Exercise directions: Your answer should be the lines of the data below that contain "then".

Information supplied:
_ _ _ _ _
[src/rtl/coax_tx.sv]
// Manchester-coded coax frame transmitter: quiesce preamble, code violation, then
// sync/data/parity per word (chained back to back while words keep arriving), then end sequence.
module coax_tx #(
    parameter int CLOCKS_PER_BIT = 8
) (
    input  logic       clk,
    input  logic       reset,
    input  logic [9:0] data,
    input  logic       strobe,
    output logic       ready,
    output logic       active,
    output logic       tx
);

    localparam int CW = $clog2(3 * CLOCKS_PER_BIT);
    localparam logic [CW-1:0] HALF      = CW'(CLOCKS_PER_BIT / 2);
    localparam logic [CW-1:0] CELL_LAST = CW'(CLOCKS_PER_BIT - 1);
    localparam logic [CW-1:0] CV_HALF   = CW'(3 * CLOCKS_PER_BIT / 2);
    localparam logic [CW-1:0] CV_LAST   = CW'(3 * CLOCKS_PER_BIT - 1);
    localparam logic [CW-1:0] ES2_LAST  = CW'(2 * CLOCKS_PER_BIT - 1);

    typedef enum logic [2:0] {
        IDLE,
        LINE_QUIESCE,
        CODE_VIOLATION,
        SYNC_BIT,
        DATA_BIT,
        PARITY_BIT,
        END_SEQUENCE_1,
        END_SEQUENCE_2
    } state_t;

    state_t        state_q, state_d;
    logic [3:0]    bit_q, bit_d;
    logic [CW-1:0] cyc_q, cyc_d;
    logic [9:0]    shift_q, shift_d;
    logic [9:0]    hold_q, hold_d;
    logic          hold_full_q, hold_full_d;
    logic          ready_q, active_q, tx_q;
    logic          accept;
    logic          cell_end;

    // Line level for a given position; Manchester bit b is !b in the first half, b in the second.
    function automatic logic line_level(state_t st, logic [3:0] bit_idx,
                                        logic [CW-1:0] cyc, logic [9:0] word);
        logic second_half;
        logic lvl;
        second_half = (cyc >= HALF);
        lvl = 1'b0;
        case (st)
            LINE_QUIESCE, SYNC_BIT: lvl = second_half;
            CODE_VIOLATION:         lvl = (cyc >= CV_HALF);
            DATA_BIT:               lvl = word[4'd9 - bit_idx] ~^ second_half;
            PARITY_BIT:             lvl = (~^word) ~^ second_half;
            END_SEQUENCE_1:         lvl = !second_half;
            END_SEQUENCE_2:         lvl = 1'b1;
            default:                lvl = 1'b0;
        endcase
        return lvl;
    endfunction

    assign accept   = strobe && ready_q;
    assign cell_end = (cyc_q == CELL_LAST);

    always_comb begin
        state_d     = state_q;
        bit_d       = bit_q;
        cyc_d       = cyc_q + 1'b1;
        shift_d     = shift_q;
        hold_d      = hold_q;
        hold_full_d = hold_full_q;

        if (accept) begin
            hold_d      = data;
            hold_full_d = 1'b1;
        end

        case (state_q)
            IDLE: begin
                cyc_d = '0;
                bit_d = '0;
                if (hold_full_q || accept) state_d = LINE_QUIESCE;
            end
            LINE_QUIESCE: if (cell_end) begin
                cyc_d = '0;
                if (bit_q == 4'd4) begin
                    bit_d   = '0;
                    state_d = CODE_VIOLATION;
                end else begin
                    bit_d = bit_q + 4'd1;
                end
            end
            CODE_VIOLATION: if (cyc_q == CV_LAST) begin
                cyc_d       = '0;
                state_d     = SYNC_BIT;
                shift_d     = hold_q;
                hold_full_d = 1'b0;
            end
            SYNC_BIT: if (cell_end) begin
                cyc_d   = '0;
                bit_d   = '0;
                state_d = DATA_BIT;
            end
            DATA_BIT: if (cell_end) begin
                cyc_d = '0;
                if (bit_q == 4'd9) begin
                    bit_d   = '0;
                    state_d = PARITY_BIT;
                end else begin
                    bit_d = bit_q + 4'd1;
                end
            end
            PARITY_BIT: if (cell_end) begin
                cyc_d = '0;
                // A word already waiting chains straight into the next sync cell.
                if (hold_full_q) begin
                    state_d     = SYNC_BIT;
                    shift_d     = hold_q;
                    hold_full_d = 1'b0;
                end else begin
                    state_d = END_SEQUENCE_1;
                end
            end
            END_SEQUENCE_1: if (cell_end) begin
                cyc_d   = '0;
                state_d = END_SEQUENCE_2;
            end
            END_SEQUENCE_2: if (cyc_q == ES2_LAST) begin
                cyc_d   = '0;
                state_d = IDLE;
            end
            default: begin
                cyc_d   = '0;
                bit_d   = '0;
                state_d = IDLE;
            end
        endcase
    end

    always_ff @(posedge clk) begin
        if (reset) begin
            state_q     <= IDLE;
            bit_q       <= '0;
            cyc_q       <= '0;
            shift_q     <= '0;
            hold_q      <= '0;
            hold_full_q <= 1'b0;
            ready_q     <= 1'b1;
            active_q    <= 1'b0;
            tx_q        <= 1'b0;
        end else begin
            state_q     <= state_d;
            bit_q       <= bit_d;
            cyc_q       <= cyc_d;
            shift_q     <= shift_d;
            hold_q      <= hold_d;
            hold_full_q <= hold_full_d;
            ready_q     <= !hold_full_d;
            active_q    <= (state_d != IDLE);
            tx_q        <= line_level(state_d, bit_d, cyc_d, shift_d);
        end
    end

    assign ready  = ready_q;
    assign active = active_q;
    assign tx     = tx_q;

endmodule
_ _ _ _ _
Answer to the problem:
// Manchester-coded coax frame transmitter: quiesce preamble, code violation, then
// sync/data/parity per word (chained back to back while words keep arriving), then end sequence.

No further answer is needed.